THE INPUT:
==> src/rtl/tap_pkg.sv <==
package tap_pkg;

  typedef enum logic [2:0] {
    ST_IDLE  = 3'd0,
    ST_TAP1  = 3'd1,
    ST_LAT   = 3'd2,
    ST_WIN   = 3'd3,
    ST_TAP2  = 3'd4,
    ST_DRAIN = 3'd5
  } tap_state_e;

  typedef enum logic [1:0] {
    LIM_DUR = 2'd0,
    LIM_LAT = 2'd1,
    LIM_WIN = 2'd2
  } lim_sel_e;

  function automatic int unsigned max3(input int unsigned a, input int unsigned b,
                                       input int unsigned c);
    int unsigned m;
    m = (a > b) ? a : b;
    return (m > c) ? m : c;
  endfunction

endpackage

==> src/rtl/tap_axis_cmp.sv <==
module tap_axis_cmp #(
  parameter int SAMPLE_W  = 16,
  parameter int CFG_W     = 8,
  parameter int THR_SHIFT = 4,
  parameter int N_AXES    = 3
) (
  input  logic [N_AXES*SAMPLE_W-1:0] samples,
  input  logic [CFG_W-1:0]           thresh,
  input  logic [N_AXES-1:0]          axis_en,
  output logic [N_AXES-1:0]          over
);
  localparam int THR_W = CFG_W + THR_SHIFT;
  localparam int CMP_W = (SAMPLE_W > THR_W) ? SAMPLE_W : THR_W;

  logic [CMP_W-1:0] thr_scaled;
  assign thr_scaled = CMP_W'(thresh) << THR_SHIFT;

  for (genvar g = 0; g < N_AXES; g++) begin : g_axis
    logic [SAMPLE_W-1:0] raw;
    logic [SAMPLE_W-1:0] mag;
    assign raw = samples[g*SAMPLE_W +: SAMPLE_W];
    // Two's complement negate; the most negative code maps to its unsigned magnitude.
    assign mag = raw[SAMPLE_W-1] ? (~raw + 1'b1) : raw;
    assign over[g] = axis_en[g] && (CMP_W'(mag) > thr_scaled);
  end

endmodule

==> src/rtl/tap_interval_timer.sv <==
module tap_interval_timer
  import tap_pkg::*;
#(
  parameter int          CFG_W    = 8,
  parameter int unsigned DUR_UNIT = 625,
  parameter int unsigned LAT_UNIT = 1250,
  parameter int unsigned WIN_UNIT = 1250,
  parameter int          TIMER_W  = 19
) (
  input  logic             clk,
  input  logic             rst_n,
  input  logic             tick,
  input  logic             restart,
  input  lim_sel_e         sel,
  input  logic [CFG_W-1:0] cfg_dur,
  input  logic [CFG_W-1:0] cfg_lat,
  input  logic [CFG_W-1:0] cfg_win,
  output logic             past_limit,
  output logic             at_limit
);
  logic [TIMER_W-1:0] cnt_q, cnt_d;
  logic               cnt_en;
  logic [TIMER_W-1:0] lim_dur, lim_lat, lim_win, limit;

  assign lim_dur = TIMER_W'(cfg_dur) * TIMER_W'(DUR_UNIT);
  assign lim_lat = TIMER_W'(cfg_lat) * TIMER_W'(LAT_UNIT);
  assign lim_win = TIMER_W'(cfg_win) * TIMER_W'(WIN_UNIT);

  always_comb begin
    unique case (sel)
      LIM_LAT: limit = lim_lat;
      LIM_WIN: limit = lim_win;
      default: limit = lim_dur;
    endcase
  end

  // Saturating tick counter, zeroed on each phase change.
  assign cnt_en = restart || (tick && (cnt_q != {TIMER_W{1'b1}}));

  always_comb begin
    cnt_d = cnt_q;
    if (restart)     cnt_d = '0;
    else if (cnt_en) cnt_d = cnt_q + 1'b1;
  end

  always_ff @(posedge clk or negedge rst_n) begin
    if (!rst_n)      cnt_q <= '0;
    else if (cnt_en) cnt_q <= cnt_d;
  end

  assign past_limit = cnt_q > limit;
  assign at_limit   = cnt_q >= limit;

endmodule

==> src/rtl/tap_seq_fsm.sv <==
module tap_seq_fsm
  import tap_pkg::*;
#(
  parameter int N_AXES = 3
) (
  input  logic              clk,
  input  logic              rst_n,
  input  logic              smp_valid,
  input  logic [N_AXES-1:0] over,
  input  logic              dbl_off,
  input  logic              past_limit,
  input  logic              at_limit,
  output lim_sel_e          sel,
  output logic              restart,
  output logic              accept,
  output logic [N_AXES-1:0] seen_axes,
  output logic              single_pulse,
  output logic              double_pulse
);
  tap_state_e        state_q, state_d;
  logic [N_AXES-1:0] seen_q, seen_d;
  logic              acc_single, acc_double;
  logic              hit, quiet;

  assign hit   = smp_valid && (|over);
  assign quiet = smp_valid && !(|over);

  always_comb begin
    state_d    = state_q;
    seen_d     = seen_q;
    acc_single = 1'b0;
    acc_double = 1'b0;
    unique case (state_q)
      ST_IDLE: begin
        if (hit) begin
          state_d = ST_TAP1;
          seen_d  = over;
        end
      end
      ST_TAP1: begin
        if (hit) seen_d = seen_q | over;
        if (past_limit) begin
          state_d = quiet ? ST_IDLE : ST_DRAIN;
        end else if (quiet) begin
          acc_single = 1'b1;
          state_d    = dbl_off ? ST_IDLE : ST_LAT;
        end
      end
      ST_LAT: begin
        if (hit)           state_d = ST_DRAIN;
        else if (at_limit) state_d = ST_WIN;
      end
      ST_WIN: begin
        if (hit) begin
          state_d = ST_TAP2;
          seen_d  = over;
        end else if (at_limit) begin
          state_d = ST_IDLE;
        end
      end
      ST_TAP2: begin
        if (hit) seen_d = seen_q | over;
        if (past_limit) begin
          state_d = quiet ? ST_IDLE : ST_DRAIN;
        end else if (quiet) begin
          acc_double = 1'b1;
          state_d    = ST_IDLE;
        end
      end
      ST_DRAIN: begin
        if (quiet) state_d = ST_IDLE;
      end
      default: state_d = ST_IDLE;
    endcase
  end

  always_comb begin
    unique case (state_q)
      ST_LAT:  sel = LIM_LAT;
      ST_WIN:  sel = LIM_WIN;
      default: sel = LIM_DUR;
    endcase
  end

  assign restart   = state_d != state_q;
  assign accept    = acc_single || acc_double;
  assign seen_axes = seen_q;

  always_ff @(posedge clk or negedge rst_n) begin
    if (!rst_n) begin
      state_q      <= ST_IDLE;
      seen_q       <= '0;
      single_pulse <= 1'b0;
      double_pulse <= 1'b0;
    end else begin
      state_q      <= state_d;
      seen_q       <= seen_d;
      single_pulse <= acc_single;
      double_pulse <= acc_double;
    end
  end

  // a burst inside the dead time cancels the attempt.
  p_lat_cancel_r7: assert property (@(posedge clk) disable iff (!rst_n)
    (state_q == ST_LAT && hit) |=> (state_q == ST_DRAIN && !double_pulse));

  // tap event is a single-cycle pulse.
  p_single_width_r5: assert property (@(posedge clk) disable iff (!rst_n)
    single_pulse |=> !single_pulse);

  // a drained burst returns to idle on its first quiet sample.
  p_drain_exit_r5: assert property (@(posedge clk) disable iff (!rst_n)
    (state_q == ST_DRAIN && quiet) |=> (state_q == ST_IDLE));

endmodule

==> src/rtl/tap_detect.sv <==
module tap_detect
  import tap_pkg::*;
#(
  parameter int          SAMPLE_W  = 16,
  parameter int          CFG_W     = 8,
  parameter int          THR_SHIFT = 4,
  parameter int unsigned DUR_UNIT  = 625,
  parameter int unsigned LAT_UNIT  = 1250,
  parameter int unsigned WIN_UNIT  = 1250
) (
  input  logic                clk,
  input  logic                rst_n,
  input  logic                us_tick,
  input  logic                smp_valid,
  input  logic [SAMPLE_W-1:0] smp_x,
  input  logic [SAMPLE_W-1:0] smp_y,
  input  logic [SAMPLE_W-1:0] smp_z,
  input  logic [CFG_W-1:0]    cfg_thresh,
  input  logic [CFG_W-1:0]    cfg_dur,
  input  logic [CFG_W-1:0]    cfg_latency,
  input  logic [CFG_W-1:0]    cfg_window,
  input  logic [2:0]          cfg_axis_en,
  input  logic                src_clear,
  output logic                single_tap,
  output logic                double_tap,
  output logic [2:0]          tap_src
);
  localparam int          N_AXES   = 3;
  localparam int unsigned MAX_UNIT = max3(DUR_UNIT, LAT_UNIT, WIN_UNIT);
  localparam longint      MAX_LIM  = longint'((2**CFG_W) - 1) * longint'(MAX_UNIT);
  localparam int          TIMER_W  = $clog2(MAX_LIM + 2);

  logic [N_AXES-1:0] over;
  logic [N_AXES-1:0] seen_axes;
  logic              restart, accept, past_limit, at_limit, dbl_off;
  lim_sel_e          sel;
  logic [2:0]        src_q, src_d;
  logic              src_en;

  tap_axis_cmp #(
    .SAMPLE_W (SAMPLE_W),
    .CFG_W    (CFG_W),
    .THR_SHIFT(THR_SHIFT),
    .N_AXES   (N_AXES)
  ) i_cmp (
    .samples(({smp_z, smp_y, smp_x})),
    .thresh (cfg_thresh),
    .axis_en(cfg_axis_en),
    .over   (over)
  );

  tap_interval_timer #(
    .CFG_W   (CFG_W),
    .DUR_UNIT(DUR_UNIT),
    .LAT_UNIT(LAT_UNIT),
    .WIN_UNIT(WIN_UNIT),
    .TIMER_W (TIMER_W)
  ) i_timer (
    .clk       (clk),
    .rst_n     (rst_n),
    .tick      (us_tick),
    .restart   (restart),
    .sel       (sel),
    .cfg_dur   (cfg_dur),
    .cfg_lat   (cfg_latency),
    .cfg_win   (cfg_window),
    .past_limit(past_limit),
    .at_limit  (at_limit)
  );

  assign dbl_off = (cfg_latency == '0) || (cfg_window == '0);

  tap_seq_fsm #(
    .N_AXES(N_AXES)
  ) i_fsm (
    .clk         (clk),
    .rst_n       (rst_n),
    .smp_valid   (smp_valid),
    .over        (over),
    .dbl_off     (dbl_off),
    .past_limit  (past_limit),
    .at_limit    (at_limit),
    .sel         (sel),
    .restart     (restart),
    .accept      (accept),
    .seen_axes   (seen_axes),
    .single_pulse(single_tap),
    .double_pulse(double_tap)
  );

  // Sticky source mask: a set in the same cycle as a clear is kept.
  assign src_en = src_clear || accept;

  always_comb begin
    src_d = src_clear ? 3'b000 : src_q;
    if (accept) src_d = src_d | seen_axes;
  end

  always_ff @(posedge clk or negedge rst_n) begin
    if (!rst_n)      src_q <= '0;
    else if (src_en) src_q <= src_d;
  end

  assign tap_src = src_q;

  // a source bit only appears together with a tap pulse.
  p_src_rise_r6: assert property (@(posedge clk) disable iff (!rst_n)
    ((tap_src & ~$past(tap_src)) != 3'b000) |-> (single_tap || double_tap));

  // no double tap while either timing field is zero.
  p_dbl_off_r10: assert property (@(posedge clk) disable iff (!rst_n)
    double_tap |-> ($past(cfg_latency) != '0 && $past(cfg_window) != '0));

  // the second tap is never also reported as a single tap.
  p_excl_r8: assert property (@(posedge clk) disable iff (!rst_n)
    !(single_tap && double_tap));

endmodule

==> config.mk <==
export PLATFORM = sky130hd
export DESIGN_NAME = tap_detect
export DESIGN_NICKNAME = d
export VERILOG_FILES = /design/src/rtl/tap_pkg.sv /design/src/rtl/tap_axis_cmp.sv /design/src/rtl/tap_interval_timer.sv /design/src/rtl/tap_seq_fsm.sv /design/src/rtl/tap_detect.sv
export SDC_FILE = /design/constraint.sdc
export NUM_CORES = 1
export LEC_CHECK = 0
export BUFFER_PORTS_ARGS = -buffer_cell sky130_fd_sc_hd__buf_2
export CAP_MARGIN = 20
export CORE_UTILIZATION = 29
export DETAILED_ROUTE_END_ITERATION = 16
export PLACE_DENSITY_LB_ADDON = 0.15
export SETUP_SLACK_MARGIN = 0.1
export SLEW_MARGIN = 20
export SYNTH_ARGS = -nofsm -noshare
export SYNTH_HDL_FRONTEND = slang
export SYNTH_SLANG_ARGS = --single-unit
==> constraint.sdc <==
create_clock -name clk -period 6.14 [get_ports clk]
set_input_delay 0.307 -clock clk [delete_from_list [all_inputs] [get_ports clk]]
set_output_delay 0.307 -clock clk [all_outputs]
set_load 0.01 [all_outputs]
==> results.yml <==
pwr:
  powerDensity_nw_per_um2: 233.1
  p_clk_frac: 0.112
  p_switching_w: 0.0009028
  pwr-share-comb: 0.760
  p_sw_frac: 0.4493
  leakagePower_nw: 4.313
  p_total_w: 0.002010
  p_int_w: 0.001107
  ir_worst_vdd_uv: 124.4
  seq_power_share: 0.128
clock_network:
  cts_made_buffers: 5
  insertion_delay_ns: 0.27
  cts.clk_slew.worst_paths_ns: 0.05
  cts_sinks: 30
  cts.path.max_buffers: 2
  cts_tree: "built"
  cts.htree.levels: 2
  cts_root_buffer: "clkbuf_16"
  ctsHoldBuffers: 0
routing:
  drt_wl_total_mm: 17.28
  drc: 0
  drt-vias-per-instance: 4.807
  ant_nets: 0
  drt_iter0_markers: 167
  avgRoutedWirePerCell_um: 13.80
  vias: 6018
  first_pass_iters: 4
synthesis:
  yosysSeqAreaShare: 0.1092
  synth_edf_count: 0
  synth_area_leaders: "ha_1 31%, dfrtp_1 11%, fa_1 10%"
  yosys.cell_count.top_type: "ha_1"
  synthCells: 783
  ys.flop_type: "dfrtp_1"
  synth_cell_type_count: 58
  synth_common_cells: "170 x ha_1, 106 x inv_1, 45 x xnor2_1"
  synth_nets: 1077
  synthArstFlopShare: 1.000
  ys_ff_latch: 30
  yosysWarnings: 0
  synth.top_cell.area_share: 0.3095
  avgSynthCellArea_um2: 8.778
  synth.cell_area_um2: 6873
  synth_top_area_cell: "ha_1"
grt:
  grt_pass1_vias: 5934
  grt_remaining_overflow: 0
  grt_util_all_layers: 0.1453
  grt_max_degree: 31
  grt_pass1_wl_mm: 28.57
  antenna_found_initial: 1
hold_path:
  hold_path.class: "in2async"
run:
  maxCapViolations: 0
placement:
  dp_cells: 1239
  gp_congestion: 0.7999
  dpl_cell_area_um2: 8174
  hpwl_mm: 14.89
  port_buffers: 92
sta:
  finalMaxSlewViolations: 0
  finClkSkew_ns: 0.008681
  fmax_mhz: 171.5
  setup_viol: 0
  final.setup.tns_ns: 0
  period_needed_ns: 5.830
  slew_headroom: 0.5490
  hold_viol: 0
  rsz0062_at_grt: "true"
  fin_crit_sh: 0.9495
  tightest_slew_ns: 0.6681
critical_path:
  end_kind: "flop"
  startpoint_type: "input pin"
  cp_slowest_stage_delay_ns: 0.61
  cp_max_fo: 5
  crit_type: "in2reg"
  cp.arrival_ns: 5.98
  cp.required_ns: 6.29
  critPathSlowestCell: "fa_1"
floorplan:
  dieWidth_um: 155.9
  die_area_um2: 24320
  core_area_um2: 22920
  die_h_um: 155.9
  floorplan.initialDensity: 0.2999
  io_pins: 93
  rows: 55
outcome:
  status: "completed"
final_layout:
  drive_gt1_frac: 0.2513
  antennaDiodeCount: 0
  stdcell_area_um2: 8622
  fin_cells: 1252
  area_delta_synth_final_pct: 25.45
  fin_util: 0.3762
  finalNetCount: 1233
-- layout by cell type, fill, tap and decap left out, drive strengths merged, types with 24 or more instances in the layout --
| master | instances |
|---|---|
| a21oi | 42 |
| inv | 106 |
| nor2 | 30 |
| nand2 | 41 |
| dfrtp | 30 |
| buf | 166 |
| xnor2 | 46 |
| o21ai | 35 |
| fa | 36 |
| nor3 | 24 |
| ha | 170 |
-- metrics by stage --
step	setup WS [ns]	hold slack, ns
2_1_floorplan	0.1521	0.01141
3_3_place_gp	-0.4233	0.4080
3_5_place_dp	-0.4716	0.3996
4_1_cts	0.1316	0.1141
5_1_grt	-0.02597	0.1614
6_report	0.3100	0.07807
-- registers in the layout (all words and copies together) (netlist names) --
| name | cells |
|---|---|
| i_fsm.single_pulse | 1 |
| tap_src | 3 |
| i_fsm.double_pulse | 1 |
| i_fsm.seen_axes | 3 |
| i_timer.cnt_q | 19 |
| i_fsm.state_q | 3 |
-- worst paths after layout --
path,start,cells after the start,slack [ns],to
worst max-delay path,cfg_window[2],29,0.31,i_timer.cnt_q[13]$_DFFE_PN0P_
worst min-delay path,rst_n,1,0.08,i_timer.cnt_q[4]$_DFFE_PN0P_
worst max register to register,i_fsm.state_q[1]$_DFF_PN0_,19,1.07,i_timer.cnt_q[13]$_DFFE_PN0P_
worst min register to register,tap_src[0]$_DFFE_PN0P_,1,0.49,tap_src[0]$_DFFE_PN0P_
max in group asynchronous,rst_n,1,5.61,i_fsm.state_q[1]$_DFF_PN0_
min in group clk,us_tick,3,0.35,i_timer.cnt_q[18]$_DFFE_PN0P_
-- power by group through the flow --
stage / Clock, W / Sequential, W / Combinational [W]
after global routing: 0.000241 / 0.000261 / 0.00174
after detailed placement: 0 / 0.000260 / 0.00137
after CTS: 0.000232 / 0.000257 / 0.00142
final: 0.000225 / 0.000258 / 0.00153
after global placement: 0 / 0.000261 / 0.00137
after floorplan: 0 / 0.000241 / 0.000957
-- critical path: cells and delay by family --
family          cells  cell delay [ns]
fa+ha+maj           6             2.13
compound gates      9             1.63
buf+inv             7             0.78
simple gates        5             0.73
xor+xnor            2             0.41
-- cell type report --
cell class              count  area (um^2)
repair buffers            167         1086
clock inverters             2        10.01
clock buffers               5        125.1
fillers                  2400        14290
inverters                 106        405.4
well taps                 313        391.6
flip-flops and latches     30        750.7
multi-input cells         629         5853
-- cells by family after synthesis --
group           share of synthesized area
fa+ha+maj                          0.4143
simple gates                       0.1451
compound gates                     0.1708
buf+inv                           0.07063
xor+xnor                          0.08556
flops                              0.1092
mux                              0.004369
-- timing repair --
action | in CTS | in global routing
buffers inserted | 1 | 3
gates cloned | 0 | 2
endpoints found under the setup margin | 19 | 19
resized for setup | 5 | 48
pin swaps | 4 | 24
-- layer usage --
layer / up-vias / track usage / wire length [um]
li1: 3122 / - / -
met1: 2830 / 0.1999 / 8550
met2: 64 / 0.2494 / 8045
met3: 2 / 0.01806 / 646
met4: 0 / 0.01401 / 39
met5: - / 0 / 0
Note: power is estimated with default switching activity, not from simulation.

TO DO:
In the data above, find each line where the string "usage" appears, then copy it.

RESPONSE TO THIS EXERCISE:
-- layer usage --
layer / up-vias / track usage / wire length [um]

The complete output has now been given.